Developing a new product requires knowledge, not just of the behaviour and KPI's of the product itself, but foresight into the challenges that will be faced in the delivery and maintenance of the product. Having a fantastic product is not enough if reliability cannot be achieved during customer engagement, production yields cannot be realised during production, or it's use in the field cannot be sustained over the long term. Development is not limited to the product itself but includes the infrastructure and tools needed to ensure quality and long-term sustainability.
Field trials, compliance to standards and unique customer expectations can be a challenging time for a prospective new product gaining market acceptance.

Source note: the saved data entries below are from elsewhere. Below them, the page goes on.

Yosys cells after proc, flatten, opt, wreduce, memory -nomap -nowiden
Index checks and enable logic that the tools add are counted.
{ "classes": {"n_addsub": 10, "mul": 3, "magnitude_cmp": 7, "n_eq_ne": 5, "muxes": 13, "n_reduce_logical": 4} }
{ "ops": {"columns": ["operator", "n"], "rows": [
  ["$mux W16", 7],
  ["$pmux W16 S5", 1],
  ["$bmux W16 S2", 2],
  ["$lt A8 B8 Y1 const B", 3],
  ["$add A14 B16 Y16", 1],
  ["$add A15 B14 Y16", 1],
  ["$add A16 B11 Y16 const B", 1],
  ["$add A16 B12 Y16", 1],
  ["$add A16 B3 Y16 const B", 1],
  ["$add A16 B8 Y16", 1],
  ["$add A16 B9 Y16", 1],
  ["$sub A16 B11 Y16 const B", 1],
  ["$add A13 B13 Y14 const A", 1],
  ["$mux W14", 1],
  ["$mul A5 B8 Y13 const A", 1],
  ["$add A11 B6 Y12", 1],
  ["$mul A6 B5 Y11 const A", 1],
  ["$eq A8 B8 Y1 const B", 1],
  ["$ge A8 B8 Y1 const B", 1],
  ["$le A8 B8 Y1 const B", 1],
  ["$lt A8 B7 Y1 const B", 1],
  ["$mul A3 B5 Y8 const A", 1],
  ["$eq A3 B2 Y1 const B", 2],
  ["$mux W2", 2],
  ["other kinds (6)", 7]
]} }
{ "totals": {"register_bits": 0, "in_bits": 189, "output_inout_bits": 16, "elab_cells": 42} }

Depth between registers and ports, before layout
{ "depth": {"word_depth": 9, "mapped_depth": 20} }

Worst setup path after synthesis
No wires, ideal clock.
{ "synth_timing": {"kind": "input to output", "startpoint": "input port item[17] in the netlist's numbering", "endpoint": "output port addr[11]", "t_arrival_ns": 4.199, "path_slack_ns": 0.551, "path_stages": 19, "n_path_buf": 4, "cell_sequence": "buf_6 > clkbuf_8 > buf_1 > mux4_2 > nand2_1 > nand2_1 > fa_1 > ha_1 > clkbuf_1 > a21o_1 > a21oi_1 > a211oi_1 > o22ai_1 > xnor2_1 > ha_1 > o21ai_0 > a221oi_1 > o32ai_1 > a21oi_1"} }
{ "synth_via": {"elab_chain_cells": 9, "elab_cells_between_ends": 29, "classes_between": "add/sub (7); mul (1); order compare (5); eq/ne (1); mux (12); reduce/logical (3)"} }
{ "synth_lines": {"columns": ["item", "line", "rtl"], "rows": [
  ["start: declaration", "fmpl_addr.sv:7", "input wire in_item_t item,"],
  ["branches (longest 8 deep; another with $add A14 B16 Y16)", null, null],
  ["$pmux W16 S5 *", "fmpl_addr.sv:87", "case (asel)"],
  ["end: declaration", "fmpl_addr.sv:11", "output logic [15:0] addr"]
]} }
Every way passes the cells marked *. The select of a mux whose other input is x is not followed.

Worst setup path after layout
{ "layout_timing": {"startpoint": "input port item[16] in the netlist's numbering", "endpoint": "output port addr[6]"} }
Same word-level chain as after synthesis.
===== src/fmpl_pkg.sv =====
// Package: shared types, codes and constants of the FLI multicolor pixel lookup
`default_nettype none

package fmpl_pkg;

  // Image memory geometry
  localparam int MEM_AW    = 16;
  localparam int MEM_DEPTH = 1 << MEM_AW;

  // Default location of the per-line multicolor table
  localparam int LINE_TABLE_BASE_DEF = 4096;

  // Bitmap banks and layout
  localparam logic [15:0] BITMAP_BANK_A  = 16'h4000;
  localparam logic [15:0] BITMAP_BANK_B  = 16'h6000;
  localparam int          ROW_STRIDE     = 312;
  localparam logic [15:0] COLOR_OFFSET   = 16'h0400;
  localparam int          LINE_STRIDE    = 17;
  localparam int          MC_SPACING     = 5;
  localparam int          ATTR_ROW_BYTES = 40;

  // Line and column limits of the lower area
  localparam logic [7:0] LINE_LOWER     = 8'd192;
  localparam logic [7:0] LINE_BANK_B_END = 8'd200;
  localparam logic [7:0] LINE_SPLIT_END = 8'd208;
  localparam logic [7:0] COL_SPLIT      = 8'd96;

  // Operation codes
  localparam logic [1:0] OP_WRITE_BYTE = 2'd0;
  localparam logic [1:0] OP_READ_PIXEL = 2'd1;
  localparam logic [1:0] OP_SET_MC     = 2'd2;
  localparam logic [1:0] OP_NONE       = 2'd3;

  // Line-pair groups per area, one attribute base register each
  localparam int NUM_GROUPS = 4;

  // Input transaction
  typedef struct packed {
    logic [1:0]  operation;
    logic [15:0] mem_address;
    logic [7:0]  mem_data;
    logic [7:0]  pixel_x;
    logic [7:0]  pixel_y;
    logic [7:0]  new_multicolor_one;
    logic [7:0]  new_multicolor_two;
  } in_item_t;

  // Output transaction
  typedef struct packed {
    logic [1:0] pixel_class;
    logic [7:0] pixel_color;
    logic [7:0] background_color;
    logic [7:0] foreground_color;
    logic [7:0] multicolor_one;
    logic [7:0] multicolor_two;
  } out_item_t;

  // Attribute base registers of one area
  typedef logic [NUM_GROUPS-1:0][15:0] attr_bank_t;

  // Which image address the address unit produces
  typedef enum logic [2:0] {
    ASEL_BMP,
    ASEL_CC,
    ASEL_CL,
    ASEL_MC1,
    ASEL_MC2,
    ASEL_WADDR
  } asel_t;

  // Sequencer states
  typedef enum logic [3:0] {
    ST_IDLE,
    ST_BMP,
    ST_CC,
    ST_CL,
    ST_MC1,
    ST_MC2,
    ST_WR1,
    ST_WR2,
    ST_FIN
  } state_t;

  // Bytes gathered for one pixel, handed to the color resolver
  typedef struct packed {
    logic [1:0] operation;
    logic [1:0] x_lo;
    logic [7:0] bmp;
    logic [7:0] cc;
    logic [7:0] cl;
    logic [7:0] mc1;
    logic [7:0] mc2;
  } capture_t;

endpackage

`default_nettype wire


===== src/fmpl_color.sv =====
// Color resolver: pixel class, attribute colors and the selected color
`default_nettype none

module fmpl_color import fmpl_pkg::*; (
  input  wire capture_t capt,
  output out_item_t     result
);

  logic [1:0] cls;
  logic [7:0] bg;
  logic [7:0] fg;
  logic [7:0] col;

  // Take the 2-bit class from the bitmap byte, leftmost pixel in the top bits
  always_comb begin
    case (capt.x_lo)
      2'd0:    cls = capt.bmp[7:6];
      2'd1:    cls = capt.bmp[5:4];
      2'd2:    cls = capt.bmp[3:2];
      2'd3:    cls = capt.bmp[1:0];
      default: cls = capt.bmp[1:0];
    endcase
  end

  // Combine nibbles of the two attribute bytes
  assign bg = {capt.cl[3:0], capt.cc[7:4]};
  assign fg = {capt.cl[7:4], capt.cc[3:0]};

  always_comb begin
    case (cls)
      2'd0:    col = capt.mc1;
      2'd1:    col = bg;
      2'd2:    col = fg;
      2'd3:    col = capt.mc2;
      default: col = capt.mc2;
    endcase
  end

  // Only a pixel read carries data; other operations answer with zeros
  always_comb begin
    if (capt.operation == OP_READ_PIXEL) begin
      result.pixel_class      = cls;
      result.pixel_color      = col;
      result.background_color = bg;
      result.foreground_color = fg;
      result.multicolor_one   = capt.mc1;
      result.multicolor_two   = capt.mc2;
    end else begin
      result = '0;
    end
  end

endmodule

`default_nettype wire


===== config.mk =====
export PLATFORM = sky130hd
export DESIGN_NAME = fmpl_color
export DESIGN_NICKNAME = d
export VERILOG_FILES = /design/src/fmpl_pkg.sv /design/src/fmpl_color.sv
export SDC_FILE = /design/constraint.sdc
export NUM_CORES = 1
export LEC_CHECK = 0
export BUFFER_PORTS_ARGS = -buffer_cell sky130_fd_sc_hd__buf_4
export CAP_MARGIN = 40
export CORE_AREA = 5 5 47 49
export DETAILED_ROUTE_END_ITERATION = 10
export DIE_AREA = 0 0 52 54
export GPL_TIMING_DRIVEN = 0
export PLACE_DENSITY = 0.92
export SYNTH_ARGS = -nofsm -noshare
export SYNTH_HDL_FRONTEND = slang
export SYNTH_SLANG_ARGS = --single-unit

===== constraint.sdc =====
create_clock -name vclk -period 4.45
set_input_delay 0.6675 -clock vclk [all_inputs]
set_output_delay 0.6675 -clock vclk [all_outputs]
set_load 0.05 [all_outputs]

======== Word-level counts from Yosys, hierarchy flattened ========
Cells that the tools add are included.
operators by class
  equality and inequality tests ........... 7
  muxes and demuxes ....................... 3
  reduce and logical (&&, ||, !) cells .... 2
operators by type and width
  kind                                            count
  2-to-1 mux 42 bit                               1
  case mux 8 bit (4 select lines)                 1
  == test 2 bit (second input constant)           4
  case mux 2 bit (4 select lines)                 1
  == test 2 x 1 -> 1 bit (second input constant)  3
  zero test 2 bit                                 2
word-level totals
  bits in registers ....................... 0
  output and inout bits ................... 42
  logic and storage cells ................. 12

======== Depth between registers and ports, before layout ========
Gate-level depths: netlist of the first run.
  word-level depth ........................ 5
  depth in mapped cells ................... 5
  gate-level depth less buffers ........... 3

======== Least setup slack after synthesis of the first run ========
Ideal clock, no wire load.
  path kind ............................... input to output
  start ................................... input capt[41] (netlist name)
  end ..................................... output result[32] (netlist name)
  arrival time ............................ 2.341 ns
  data required time ...................... 3.783 ns
  path slack .............................. 1.441 ns
  cell stages on the path ................. 5
  path buffers ............................ 2
  cell sequence ........................... mux4_2 > buf_6 > buf_12 > mux2i_1 > o22ai_1
RTL lines
  item         RTL line         text
  from (decl)  fmpl_color.sv:5  input wire capture_t capt,
  to (decl)    fmpl_color.sv:6  output out_item_t result

==> results.txt, run 1 <==
Period utilization: 61.6%
Register area share after synthesis: 0%
Wire per inst: 13.4 µm
Chip width: 52 µm
Arr. time, crit path: 2.07 ns
Post-CTS sizing: 0
CP max FO: 10
Worst setup SP type: primary input
IO Pins: 86
Die Height: 54 µm
Post-Route WL: 2460 µm
Vias: 816
Leakage power: 0.682 nW
Maximum clock frequency: 365 MHz
Core ar.: 0.00182 mm²
Status: finished, final reports clean
Drt pass-1 iters: 4
Max transition margin: 76.0%
PnR worst setup slack: 1.71 ns
DP Worst Slack: 1.69 ns
Yosys top cell by area: and2_1
Port bufs: 86
Unrepaired setup endpoints after global routing: no
Syn nets: 114
Final Util: 66.6%
Max Cap Viol: 0
Mapped cell area: 533 µm²
# DRC: 0
Nature of the critical path endpoint: primary output
Dpl hpwl: 2220 µm
Req. time, crit path: 3.78 ns
Area grow syn2layout: 127%
Synth area leaders: and2_1, mux2i_1, o22ai_1
Final setup fails: 0
Yosys Warn Count: 0
Filler cell count: 168
FF+latch count: 0
Post-synth top cells: and2_1, mux2i_1, o22ai_1, clkbuf_1, mux4_2
Area of the multi-input gates: 479 µm²
Grt ovf: 0
Initial antenna violation count: 0
Largest net degree at the start of global routing: 11
FF/Latch Area: 0 µm²
Starting Density: 29.3%
Hold slack: 1.71 ns
Max-slew violations: 0
Share of layout cells above drive strength 1: 58.3%
Gr usage total: 16.3%
Vias in the first global route: 851
Pwr Total: 0.177 mW
Post-DRT Antenna Nets: 0
Post-layout min period: 2.74 ns
Routability Congestion: 0.745
Starting DRC count in detailed routing: 3
Post-CTS setup buffers: 0
Power per cell area: 146 mW/mm²
Top-area cell type share of the netlist area: 37.6%
Hold buffer count at cts: 0
Mapped Avg Cell Area: 7.61 µm²
# rows: 16
Via density per instance: 4.46
NumNets Final: 202
Final Hold Fails: 0
Hold crit path type: primary input to primary output
Least-Margin Pin Slew: 0.360 ns
Synth unique cells: 13
Most frequent cell after synthesis: and2_1
Antenna Cells: 0
Clock buffers: 0
Peak VDD IR: 0.0826 mV
Setup TNS: 0 ns
Die area: 0.00281 mm²
Critical path class: primary input to primary output
First-pass GRT wire length: 3560 µm
Post-Synthesis Cells: 70
--- config.mk ---
export PLATFORM = sky130hd
export DESIGN_NAME = igt_grad
export DESIGN_NICKNAME = d
export VERILOG_FILES = /design/src/hdl/igt_pkg.sv /design/src/hdl/igt_grad.sv
export SDC_FILE = /design/constraint.sdc
export NUM_CORES = 1
export LEC_CHECK = 0
export BUFFER_PORTS_ARGS = -buffer_cell sky130_fd_sc_hd__buf_2
export CAP_MARGIN = 25
export CORE_UTILIZATION = 24
export DETAILED_ROUTE_END_ITERATION = 10
export GPL_ROUTABILITY_DRIVEN = 0
export REMOVE_ABC_BUFFERS = 1
export SLEW_MARGIN = 20
export SYNTH_ARGS = -nofsm -noshare
export SYNTH_HDL_FRONTEND = slang
export SYNTH_SLANG_ARGS = --single-unit
--- constraint.sdc ---
create_clock -name i_clk -period 7.4 [get_ports i_clk]
set_input_delay 1.48 -clock i_clk [delete_from_list [all_inputs] [get_ports i_clk]]
set_output_delay 1.48 -clock i_clk [all_outputs]
set_load 0.02 [all_outputs]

Developing with the right platforms that are aligned with customers end products are a valuable tool for highlighting potential market specific issues that may arise early in the development cycle. In addition to developing standard development platforms, equivalent reference platforms and associated tools for addressing field level issues are a vital part of the R&D program.
Field upgrades are a standard practice in today's world. Customers expect the latest capabilities on existing product to maintain efficient competitiveness . This is challenge for an incumbent who needs to support existing customers whilst also developing the next generation of products.
Designing continuous integration systems around the existing products to immediately detect and identify regression of quality is a critical capability. It significantly reduces effort, and therefore, time and manpower which can then be deployed elsewhere.
The development of long-term engineering planning roadmaps (EPR) as well as mid-term objectives, such as feature requests, are a process which should integrate the business with all of the functions required to successfully introduce products and new features to market. EPRs and FR planning needs to include marketing, R&D, CI, validation, production, tools, release mechanisms and product support so the business can do the necessary strategic planning to be successful.
Short term methods for program management, such a progress KPIs, quality KPIs and reporting are methods that can, and should, be a part of the organisations continuous integration systems and processes which, if successfully integrated into the marketing / R&D DNA, will significantly reduce the overhead of managing these projects.